TGase-mediated cell membrane modification and targeted cell delivery to inflammatory endothelium

Abstract

Targeted cell delivery to lesion sites via minimally invasive approach remains an unmet need in regenerative medicine to endow controlled cell distribution and minimized side-effects. Current cell modification approaches to improve cell delivery tend to have adverse effects on cellular phenotype and functionality. Here, we rationally developed a facile and mild cell modification and targeted delivery strategy leveraging endogenous tissue transglutaminase (TGase) expressed on the surface of MSCs (Mesenchymal Stem Cells) and inflammatory endothelial cells (ECs). Cell modification by functional peptides was accomplished simply via TGase catalyzed cross-linking with naturally-expressed MSCs membrane proteins (e.g.

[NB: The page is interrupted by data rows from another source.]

==> config.mk <==
export PLATFORM = sky130hd
export DESIGN_NAME = fm_spi_responder
export DESIGN_NICKNAME = d
export VERILOG_FILES = /design/src/rtl/fm_spi_pkg.sv /design/src/rtl/fm_spi_sync.sv /design/src/rtl/fm_spi_responder.sv
export SDC_FILE = /design/constraint.sdc
export NUM_CORES = 1
export LEC_CHECK = 0
export CORE_MARGIN = 1
export CORE_UTILIZATION = 58
export DETAILED_ROUTE_END_ITERATION = 10
export GPL_TIMING_DRIVEN = 0
export PLACE_DENSITY = 0.92
export SKIP_CTS_REPAIR_TIMING = 1
export SLEW_MARGIN = 30
export SYNTH_ARGS = -nofsm -noshare
export SYNTH_HDL_FRONTEND = slang
export SYNTH_SLANG_ARGS = --single-unit
==> constraint.sdc <==
create_clock -name CLK -period 2.4 [get_ports CLK]
set_clock_uncertainty 0.2 [all_clocks]
set_input_delay 0.48 -clock CLK [delete_from_list [all_inputs] [get_ports CLK]]
set_output_delay 0.48 -clock CLK [all_outputs]
set_load 0.005 [all_outputs]
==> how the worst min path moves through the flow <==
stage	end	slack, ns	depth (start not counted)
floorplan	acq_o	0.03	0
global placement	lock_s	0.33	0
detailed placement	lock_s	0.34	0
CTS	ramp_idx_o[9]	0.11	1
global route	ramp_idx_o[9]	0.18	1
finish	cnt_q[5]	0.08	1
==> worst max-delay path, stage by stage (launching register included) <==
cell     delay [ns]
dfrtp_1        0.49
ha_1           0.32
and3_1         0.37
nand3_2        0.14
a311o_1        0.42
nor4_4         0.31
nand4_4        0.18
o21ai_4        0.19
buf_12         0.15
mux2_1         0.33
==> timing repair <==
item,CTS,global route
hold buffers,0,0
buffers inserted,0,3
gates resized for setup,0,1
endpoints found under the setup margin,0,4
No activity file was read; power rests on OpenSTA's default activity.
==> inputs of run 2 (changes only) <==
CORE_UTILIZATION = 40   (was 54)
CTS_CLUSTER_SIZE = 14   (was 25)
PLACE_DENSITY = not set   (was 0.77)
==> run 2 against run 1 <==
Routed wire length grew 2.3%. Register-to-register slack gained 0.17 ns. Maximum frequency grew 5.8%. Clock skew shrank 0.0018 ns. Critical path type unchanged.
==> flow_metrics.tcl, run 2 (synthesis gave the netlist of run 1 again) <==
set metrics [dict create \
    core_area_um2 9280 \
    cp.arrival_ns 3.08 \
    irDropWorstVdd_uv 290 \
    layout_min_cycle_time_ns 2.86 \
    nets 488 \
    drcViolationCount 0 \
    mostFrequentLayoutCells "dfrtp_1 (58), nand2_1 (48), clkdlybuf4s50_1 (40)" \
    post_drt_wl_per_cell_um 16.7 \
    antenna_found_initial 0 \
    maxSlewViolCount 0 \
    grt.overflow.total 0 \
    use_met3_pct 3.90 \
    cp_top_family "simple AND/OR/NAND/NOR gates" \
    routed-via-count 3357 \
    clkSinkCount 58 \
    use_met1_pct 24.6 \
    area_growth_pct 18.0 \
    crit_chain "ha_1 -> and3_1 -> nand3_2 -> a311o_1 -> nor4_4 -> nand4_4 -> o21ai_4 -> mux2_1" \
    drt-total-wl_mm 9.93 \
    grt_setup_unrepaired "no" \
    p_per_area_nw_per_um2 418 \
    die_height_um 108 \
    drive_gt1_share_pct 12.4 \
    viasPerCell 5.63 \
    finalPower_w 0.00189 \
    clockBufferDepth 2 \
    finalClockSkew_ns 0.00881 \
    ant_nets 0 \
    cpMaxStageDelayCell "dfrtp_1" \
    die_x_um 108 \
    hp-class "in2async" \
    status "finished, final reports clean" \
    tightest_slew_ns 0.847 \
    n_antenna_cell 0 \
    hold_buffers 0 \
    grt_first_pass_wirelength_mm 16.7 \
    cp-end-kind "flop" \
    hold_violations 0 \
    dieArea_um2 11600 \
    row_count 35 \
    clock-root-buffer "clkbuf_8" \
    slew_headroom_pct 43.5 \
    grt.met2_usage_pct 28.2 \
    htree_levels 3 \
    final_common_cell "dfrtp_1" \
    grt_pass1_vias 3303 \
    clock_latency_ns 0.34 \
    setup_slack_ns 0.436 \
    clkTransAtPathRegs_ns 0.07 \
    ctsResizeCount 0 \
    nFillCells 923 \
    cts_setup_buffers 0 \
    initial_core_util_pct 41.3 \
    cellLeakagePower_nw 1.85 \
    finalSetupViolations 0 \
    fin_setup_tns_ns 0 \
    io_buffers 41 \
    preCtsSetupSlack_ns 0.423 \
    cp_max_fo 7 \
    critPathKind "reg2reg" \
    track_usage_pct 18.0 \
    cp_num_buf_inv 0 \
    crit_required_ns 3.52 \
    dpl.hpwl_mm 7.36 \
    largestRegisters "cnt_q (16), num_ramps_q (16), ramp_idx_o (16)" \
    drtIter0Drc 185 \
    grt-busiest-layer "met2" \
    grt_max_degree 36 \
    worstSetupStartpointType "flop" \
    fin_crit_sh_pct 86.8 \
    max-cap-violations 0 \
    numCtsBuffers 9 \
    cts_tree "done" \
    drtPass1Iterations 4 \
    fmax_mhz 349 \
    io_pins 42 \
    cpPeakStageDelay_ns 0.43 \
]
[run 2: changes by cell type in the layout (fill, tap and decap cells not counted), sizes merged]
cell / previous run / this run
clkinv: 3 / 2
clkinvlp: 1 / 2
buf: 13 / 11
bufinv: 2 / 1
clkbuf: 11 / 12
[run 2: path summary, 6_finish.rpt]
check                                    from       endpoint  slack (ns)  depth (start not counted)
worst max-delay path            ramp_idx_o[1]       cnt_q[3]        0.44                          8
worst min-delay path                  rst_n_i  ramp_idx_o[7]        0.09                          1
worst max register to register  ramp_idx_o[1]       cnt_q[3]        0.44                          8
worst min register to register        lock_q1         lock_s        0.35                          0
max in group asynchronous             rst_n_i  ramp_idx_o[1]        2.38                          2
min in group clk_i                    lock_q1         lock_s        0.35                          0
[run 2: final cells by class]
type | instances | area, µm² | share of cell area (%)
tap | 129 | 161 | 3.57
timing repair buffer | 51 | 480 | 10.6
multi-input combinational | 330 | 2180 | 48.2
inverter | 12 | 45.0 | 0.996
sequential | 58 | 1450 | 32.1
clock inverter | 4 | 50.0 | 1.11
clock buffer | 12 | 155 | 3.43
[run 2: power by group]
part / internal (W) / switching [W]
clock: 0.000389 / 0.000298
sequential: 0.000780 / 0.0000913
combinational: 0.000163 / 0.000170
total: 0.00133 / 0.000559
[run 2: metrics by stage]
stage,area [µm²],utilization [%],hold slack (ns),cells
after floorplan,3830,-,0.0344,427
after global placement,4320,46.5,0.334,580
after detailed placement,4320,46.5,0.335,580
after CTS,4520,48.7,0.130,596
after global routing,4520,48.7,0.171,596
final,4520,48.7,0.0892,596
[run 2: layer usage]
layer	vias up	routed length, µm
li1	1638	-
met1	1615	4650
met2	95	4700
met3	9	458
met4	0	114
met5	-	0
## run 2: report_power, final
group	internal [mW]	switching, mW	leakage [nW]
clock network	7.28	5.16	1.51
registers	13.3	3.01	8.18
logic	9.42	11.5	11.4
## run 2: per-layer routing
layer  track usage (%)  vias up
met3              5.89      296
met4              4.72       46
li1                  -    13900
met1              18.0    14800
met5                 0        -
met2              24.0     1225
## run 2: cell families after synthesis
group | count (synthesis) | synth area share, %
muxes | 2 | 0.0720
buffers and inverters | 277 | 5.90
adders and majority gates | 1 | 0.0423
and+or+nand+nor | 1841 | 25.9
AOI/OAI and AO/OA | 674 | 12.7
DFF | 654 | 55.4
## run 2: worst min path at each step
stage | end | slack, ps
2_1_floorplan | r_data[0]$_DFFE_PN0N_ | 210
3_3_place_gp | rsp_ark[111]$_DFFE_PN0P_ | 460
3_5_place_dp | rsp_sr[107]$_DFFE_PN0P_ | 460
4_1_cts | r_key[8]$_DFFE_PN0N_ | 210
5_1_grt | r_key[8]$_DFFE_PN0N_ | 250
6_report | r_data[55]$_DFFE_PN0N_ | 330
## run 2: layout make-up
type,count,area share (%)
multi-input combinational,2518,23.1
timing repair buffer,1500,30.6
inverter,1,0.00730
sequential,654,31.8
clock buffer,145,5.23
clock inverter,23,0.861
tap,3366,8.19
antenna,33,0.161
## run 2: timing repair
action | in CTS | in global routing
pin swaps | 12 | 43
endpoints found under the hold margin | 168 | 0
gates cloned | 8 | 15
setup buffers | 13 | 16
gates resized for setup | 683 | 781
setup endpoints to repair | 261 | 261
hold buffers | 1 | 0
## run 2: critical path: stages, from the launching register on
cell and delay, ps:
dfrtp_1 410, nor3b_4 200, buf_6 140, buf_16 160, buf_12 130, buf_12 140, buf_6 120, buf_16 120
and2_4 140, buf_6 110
File: config.mk
export PLATFORM = sky130hd
export DESIGN_NAME = lmg_movelist_sequencer
export DESIGN_NICKNAME = d
export VERILOG_FILES = /design/src/rtl/chess_ctrl_pkg.sv /design/src/rtl/lmg_word_unpacker.sv /design/src/rtl/lmg_movelist_sequencer.sv
export SDC_FILE = /design/constraint.sdc
export NUM_CORES = 1
export LEC_CHECK = 0
export BUFFER_PORTS_ARGS = -buffer_cell sky130_fd_sc_hd__buf_2
export CAP_MARGIN = 5
export CORE_MARGIN = 2
export CORE_UTILIZATION = 56
export CTS_BUF_LIST = sky130_fd_sc_hd__clkbuf_8
export CTS_CLUSTER_DIAMETER = 60
export CTS_CLUSTER_SIZE = 30
export DETAILED_ROUTE_END_ITERATION = 10
export GPL_TIMING_DRIVEN = 1
export HOLD_SLACK_MARGIN = 0.05
export PLACE_DENSITY = 0.79
export SKIP_CTS_REPAIR_TIMING = 1
export SLEW_MARGIN = 10
export SYNTH_ARGS = -nofsm -noshare
export SYNTH_HDL_FRONTEND = slang
export SYNTH_SLANG_ARGS = --single-unit
File: constraint.sdc
create_clock -name clk -period 17.5 [get_ports clk]
set_input_delay 3.5 -clock clk [delete_from_list [all_inputs] [get_ports clk]]
set_output_delay 3.5 -clock clk [all_outputs]
set_load 0.01 [all_outputs]
File: src/rtl/chess_ctrl_pkg.sv
// Shared constants and state encoding for the legal-move-list sequencer.
package chess_ctrl_pkg;

    localparam int LMG_SLOTS  = 8;
    localparam int LMG_SLOT_W = 19;
    localparam int LMG_MOVE_W = 18;
    localparam int LMG_WORD_W = LMG_SLOTS * LMG_SLOT_W;
    localparam int LIST_BASE  = 16;

    typedef enum logic [3:0] {
        SEQ_IDLE,
        SEQ_LMG_RST,
        SEQ_WAIT_DONE,
        SEQ_POP,
        SEQ_LATCH,
        SEQ_SCAN,
        SEQ_HEADER,
        SEQ_TERM,
        SEQ_DONE
    } seqState_e;

endpackage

Annexin II), without detectable disturbance of cellular viability and functionality. The modified functional peptides could facilitate adhesion of MSCs to inflammatory ECs (with up-regulated TGase expression compared with normal ECs) in vitro, as demonstrated by a one-fold increase of the MSC-EC adhesion force measured by atomic force microscopy (AFM) and by targeted delivery of modified MSC to inflammatory ECs in a flow chamber assay. When transplanted in vivo, modified MSCs demonstrated a dramatic increase in targeted efficiency to inflammatory endothelium compared with non-modified MSCs in both mice ear inflammation and acute/chronic liver injury models. The cell membrane modification strategy and targeted cell delivery mechanism described here can be readily extended for empowering cell engineering and cell therapy with multifaceted functionalities to combat refractory diseases.